Directions for this task: When you find the line with "create_clock -name clk" among the records below, reproduce it and each line after it exactly, ending with the line with "switching_share_pct = 22.74".

━━━ Excerpted data

<file path="src/rtl/mem_bridge.sv">
// mem_bridge: decodes the multicycle core's data bus. RAM accesses pass
// through to external memory. A 16-byte MMIO window at the top of the address
// space holds a console TX FIFO, a status/control register and a free-running
// cycle counter.
//
// Ports:
//   clk        rising-edge clock
//   reset      synchronous active-low reset
//   dataadr    CPU byte address
//   writedata  CPU store data
//   memwrite   CPU write strobe (one cycle per store)
//   readdata   combinational read data back to the CPU
//   ram_adr    RAM address (= dataadr)
//   ram_wd     RAM write data (= writedata)
//   ram_we     RAM write enable (never asserted for MMIO)
//   ram_rd     RAM combinational read data
//   tx_data    FIFO head byte
//   tx_valid   FIFO non-empty
//   tx_ready   consumer accepts the head byte
//   tx_ovf     sticky overflow flag
//
// MMIO map (dataadr[3:2]): 0 TX data (write-only, reads 0), 1 status/control,
// 2 cycle counter, 3 reserved (reads 0, writes ignored).
// Status word: bit0 empty, bit1 full, bit2 tx_ovf, bits[15:8] occupancy.

module mem_bridge #(
  parameter int          N          = 32,
  parameter int          FIFO_DEPTH = 8,
  parameter logic [31:0] TX_ADDR    = 32'hFFFF_FFF0,
  parameter logic [31:0] STAT_ADDR  = 32'hFFFF_FFF4,
  parameter logic [31:0] CNT_ADDR   = 32'hFFFF_FFF8
) (
  input  logic         clk,
  input  logic         reset,
  input  logic [N-1:0] dataadr,
  input  logic [N-1:0] writedata,
  input  logic         memwrite,
  output logic [N-1:0] readdata,
  output logic [N-1:0] ram_adr,
  output logic [N-1:0] ram_wd,
  output logic         ram_we,
  input  logic [N-1:0] ram_rd,
  output logic [7:0]   tx_data,
  output logic         tx_valid,
  input  logic         tx_ready,
  output logic         tx_ovf
);

  localparam int AW = $clog2(FIFO_DEPTH);

  logic [7:0]    mem [FIFO_DEPTH];
  logic [AW-1:0] rd_ptr;
  logic [AW-1:0] wr_ptr;
  logic [AW:0]   count;
  logic [N-1:0]  cycle_cnt;
  logic          ovf_q;

  logic          mmio;
  logic          sel_tx;
  logic          sel_stat;
  logic          sel_cnt;
  logic          push;
  logic          pop;
  logic          accept;
  logic          full;
  logic          empty;
  logic          stat_clr;
  logic          cnt_load;
  logic [7:0]    occ;
  logic [N-1:0]  status;

  // Byte offset within a word is meaningless for the word-wide registers.
  logic unused_lsb;
  assign unused_lsb = ^dataadr[1:0];

  assign mmio     = (dataadr[N-1:4] == TX_ADDR[N-1:4]);
  assign sel_tx   = (dataadr[3:2] == TX_ADDR[3:2]);
  assign sel_stat = (dataadr[3:2] == STAT_ADDR[3:2]);
  assign sel_cnt  = (dataadr[3:2] == CNT_ADDR[3:2]);

  assign ram_adr = dataadr;
  assign ram_wd  = writedata;
  assign ram_we  = memwrite & ~mmio;

  assign empty    = (count == '0);
  assign full     = (count == (AW+1)'(FIFO_DEPTH));
  assign tx_valid = ~empty;
  assign tx_data  = mem[rd_ptr];
  assign tx_ovf   = ovf_q;

  assign push     = memwrite & mmio & sel_tx;
  assign pop      = tx_valid & tx_ready;
  // A pop in the same cycle frees the slot, so a push into a full FIFO is
  // still accepted then; when full, wr_ptr == rd_ptr and the head byte is
  // read out before the edge overwrites its slot.
  assign accept   = push & (~full | pop);
  assign stat_clr = memwrite & mmio & sel_stat & writedata[2];
  assign cnt_load = memwrite & mmio & sel_cnt;

  assign occ    = 8'(count);
  assign status = {{(N-16){1'b0}}, occ, 5'b0, ovf_q, full, empty};

  always_comb begin
    readdata = '0;
    if (!mmio)
      readdata = ram_rd;
    else if (sel_stat)
      readdata = status;
    else if (sel_cnt)
      readdata = cycle_cnt;
  end

  always_ff @(posedge clk) begin
    if (!reset) begin
      rd_ptr    <= '0;
      wr_ptr    <= '0;
      count     <= '0;
      ovf_q     <= 1'b0;
      cycle_cnt <= '0;
    end else begin
      if (accept) begin
        mem[wr_ptr] <= writedata[7:0];
        wr_ptr      <= wr_ptr + 1'b1;
      end
      if (pop)
        rd_ptr <= rd_ptr + 1'b1;

      case ({accept, pop})
        2'b10:   count <= count + 1'b1;
        2'b01:   count <= count - 1'b1;
        default: count <= count;
      endcase

      // Set wins over clear.
      if (push & full & ~pop)
        ovf_q <= 1'b1;
      else if (stat_clr)
        ovf_q <= 1'b0;

      if (cnt_load)
        cycle_cnt <= writedata;
      else
        cycle_cnt <= cycle_cnt + 1'b1;
    end
  end

endmodule

</file>
<file path="config.mk">
export PLATFORM = sky130hd
export DESIGN_NAME = mem_bridge
export DESIGN_NICKNAME = d
export VERILOG_FILES = /design/src/rtl/mem_bridge.sv
export SDC_FILE = /design/constraint.sdc
export NUM_CORES = 1
export LEC_CHECK = 0
export CAP_MARGIN = 5
export CORE_ASPECT_RATIO = 0.9
export CORE_MARGIN = 4
export CORE_UTILIZATION = 35
export DETAILED_ROUTE_END_ITERATION = 16
export PLACE_DENSITY_LB_ADDON = 0.1
export SETUP_SLACK_MARGIN = 0.4
export SLEW_MARGIN = 20
export SYNTH_ARGS = -nofsm -noshare
export SYNTH_HDL_FRONTEND = slang
export SYNTH_SLANG_ARGS = --single-unit
</file>
<file path="constraint.sdc">
create_clock -name clk -period 2.7 [get_ports clk]
set_input_delay 0.54 -clock clk [delete_from_list [all_inputs] [get_ports clk]]
set_output_delay 0.54 -clock clk [all_outputs]
set_load 0.005 [all_outputs]
</file>
==> impl_metrics.ini <==
[power]
comb_power_share_pct = 12.4
vdd.ir_drop.worst_v = 0.0002903
power.share.clock_pct = 36.3
power.net_switching_mw = 0.7867
seq_power_share_pct = 51.4
switching_share_pct = 22.74
p_leak_nw = 3.270
power_density_mw_per_mm2 = 387.0
internal_power_mw = 2.673

[clock_network]
cts-root-to-sink-buffers = 2
tritoncts = built
worstSkewPairLatency_ns = 0.36
cts_inserted_buffers = 9
cts-root-buf = sky130_fd_sc_hd__clkbuf_16
cts-htree-levels = 3
cts.sink_count = 110
clock_transition_at_the_registers_of_the_reported_paths_ns = 0.07
post_cts_hold_buffer_count = 0

[drt]
post-route-drc-count = 0
number_of_vias_after_detailed_routing = 4960
wl_mm = 18.36
drt-pass1-iter-count = 4
route.detailed.wl_per_inst_um = 18.81
via_to_cell_ratio = 5.082
drtIter0Drc = 271
ant_nets = 0

[worst_setup_path]
startpoint_class_of_the_critical_path = input pin
timing.setup.critical_path_class = in2out
worstPathArrival_ns = 1.96
critical_path.startpoint = dataadr[3]
timing.critical_path.required_ns = 2.16
crit_fanout = 33
timing.critical_path.to_type = output port
crit-reg2reg-capture = count[2]$_SDFFE_PN0P_
timing.rr.start = count[3]$_SDFFE_PN0P_
r2r_setup_slack_ns = 0.62
worstRegToRegCells = 8

[layout]
antenna-diode-count = 0
filler_cell_count = 1430
layout-area-overhead-vs-synth_pct = 52.12
post-route-cell-area_mm2 = 0.008940
final_layout_size_suffix_gt1_share_pct = 36.15
nets = 868

[global_route]
number_of_antenna_violations_at_the_first_check_in_global_routing = 0
groute.layer.met1.usage_pct = 23.95
globalRoute.busiestLayer = met2
grt.met2_usage_pct = 32.31
grt_overflow = 0
first_global_vias = 5102
grt_pass1_wl_mm = 27.21
grt_util_met3_pct = 4.985
pin_count_of_the_biggest_net_entering_global_routing = 34
grtUsageTotal_pct = 18.94

[logic_synthesis]
synth_simple_gate_area_share_pct = 16.88
synth_area_per_cell_um2 = 10.42
netlist_area_mm2 = 0.005877
synth.distinct_cells = 46
yosys.area_share.adder_pct = 0.8516
fraction_of_the_mapped_netlist_area_in_compound_gates_pct = 9.006
number_of_register_bits_inferred_by_synthesis = 110
synth_top_cell_by_area = sky130_fd_sc_hd__edfxtp_1
yosys.area_share.xor_xnor_pct = 5.067
synth_top_cells_by_area = sky130_fd_sc_hd__edfxtp_1 (33%), sky130_fd_sc_hd__dfxtp_1 (16%), sky130_fd_sc_hd__buf_4 (8.3%)
netlist_instances = 564
synth.area.mux_share_pct = 9.197
synth_top_cell_area_share_pct = 32.70
synthesis.nets = 668
synth_seq_area_share_pct = 48.37
main_combinational_cell_family_by_area_after_synthesis = simple AND/OR/NAND/NOR gates
yosysWarningCount = 0

[floorplanning]
std_cell_rows = 44
die-height_um = 130.9
start_util_pct = 36.06
floorplan.die.width_um = 144.6
core_mm2 = 0.01630
die_area_mm2 = 0.01893
ios = 207

[sta]
finalHoldWorstSlack_ns = 0.4899
timing.final.max_slew_violations = 0
rsz0062_at_grt = true
slew_headroom_pct = 56.69
hold_viol_final = 0
max_slew.worst_pin.slew_ns = 0.6443
fmax_mhz = 400.2
timing.final.crit_period_ns = 2.499
worst_clock_skew_ns = 0.006678
setup_viol_count_final = 0
finalCritPeriodShare_pct = 92.55

[job]
count_of_maximum_capacitance_violations = 0

[outcome]
outcome = completed

[min_path]
worst_hold_path.endpoint = rd_ptr[1]$_SDFFE_PN0N_
holdCritPathClass = reg2reg
worst_hold_startpoint = rd_ptr[1]$_SDFFE_PN0N_
holdPathStages = 2

[placed_design]
port_buffers = 202
post-dp-hpwl_mm = 12.12
gp_congestion = 0.8405
postPlaceCellArea_mm2 = 0.007994
metal layers:
metal,vias to the layer above,part of all wire [%]
met5,-,0
met4,0,1.4
met3,22,5.4
met2,164,51
met1,2387,42
li1,2387,-
layout by cell type, fill, tap and decap left out, types with 4 or more instances in the layout:
master,count
sky130_fd_sc_hd__clkdlybuf4s50_1,131
sky130_fd_sc_hd__edfxtp_1,64
sky130_fd_sc_hd__buf_4,51
sky130_fd_sc_hd__nand2_1,44
sky130_fd_sc_hd__dfxtp_1,43
sky130_fd_sc_hd__buf_2,40
sky130_fd_sc_hd__buf_6,28
sky130_fd_sc_hd__nor2_1,24
sky130_fd_sc_hd__o21ai_2,22
sky130_fd_sc_hd__a21oi_1,22
sky130_fd_sc_hd__nand2_4,21
sky130_fd_sc_hd__nand4_1,20
sky130_fd_sc_hd__o21ai_0,19
sky130_fd_sc_hd__xnor2_1,18
sky130_fd_sc_hd__xor2_1,16
sky130_fd_sc_hd__mux4_2,16
sky130_fd_sc_hd__nand2_2,13
sky130_fd_sc_hd__nand3_1,13
sky130_fd_sc_hd__a211oi_1,12
sky130_fd_sc_hd__clkbuf_2,12
sky130_fd_sc_hd__o21ai_1,11
sky130_fd_sc_hd__clkbuf_16,11
sky130_fd_sc_hd__mux2_4,8
sky130_fd_sc_hd__mux2i_1,8
sky130_fd_sc_hd__buf_16,7
sky130_fd_sc_hd__buf_12,7
sky130_fd_sc_hd__inv_1,6
sky130_fd_sc_hd__nor3_2,6
sky130_fd_sc_hd__a22oi_1,5
sky130_fd_sc_hd__and3_1,4
worst max-delay path by stage:
stage | end | slack, ns | cells after the start
global route | readdata[16] | 0.16 | 8
detailed placement | readdata[31] | -0.48 | 8
finish | readdata[10] | 0.20 | 6
floorplan | mem[6][0]$_DFFE_PP_ | 0.29 | 5
global placement | readdata[31] | -0.47 | 8
CTS | ram_we | 0.20 | 8
power groups by stage:
| stage | Combinational, mW | Sequential, mW | Clock, mW |
|---|---|---|---|
| final | 0.428 | 1.78 | 1.25 |
| after global routing | 0.458 | 1.78 | 1.36 |
| after CTS | 0.413 | 1.78 | 1.29 |
| after detailed placement | 0.423 | 1.82 | 0 |
| after global placement | 0.422 | 1.82 | 0 |
| after floorplan | 0.139 | 1.82 | 0 |
critical path, stage by stage:
cell and delay [ns]:
sky130_fd_sc_hd__clkdlybuf4s50_1 0.47, sky130_fd_sc_hd__nor2b_2 0.20, sky130_fd_sc_hd__buf_12 0.17, sky130_fd_sc_hd__a22oi_1 0.35, sky130_fd_sc_hd__o21ai_1 0.09, sky130_fd_sc_hd__buf_2 0.13
cells in the mapped netlist (all sizes together):
cell type	count
and2	5
nor4	7
nor2	25
xor2	16
clkbuf	23
and3	5
o221ai	1
a22oi	5
nor2b	3
nand3b	1
nand2	78
mux2	8
nand4	23
or3	1
o21ai	52
and4	6
xnor2	18
a211oi	12
buf	71
nor3b	2
mux2i	9
edfxtp	64
ha	4
a21oi	23
mux4	16
nand2b	3
or4	3
nor4b	1
inv	6
nor3	10
nand3	14
nand4b	1
dfxtp	46
a32oi	2
kinds of logic after synthesis:
kind of cell | count (synthesis)
buffers and inverters | 100
muxes | 33
AOI/OAI and AO/OA | 95
xor gates and xnor gates | 34
and+or+nand+nor | 188
DFF | 110
adders and majority gates | 4
cell type report:
cell class	instances	area, um^2	area share, %
sequential	110	2849	31.87
timing repair buffer	283	2715	30.37
clock buffer	10	229.0	2.561
tap	207	259.0	2.897
multi-input combinational	354	2820	31.55
clock inverter	6	45.04	0.5038
inverter	6	22.52	0.2519
flip-flops by register name (all words and copies together) (netlist names), named ones only:
signal	count
mem	64
cycle_cnt	32
rd_ptr	3
wr_ptr	3
count	4
tx_ovf	1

━━━━━━

Response for this exercise:
create_clock -name clk -period 2.7 [get_ports clk]
set_input_delay 0.54 -clock clk [delete_from_list [all_inputs] [get_ports clk]]
set_output_delay 0.54 -clock clk [all_outputs]
set_load 0.005 [all_outputs]
</file>
==> impl_metrics.ini <==
[power]
comb_power_share_pct = 12.4
vdd.ir_drop.worst_v = 0.0002903
power.share.clock_pct = 36.3
power.net_switching_mw = 0.7867
seq_power_share_pct = 51.4
switching_share_pct = 22.74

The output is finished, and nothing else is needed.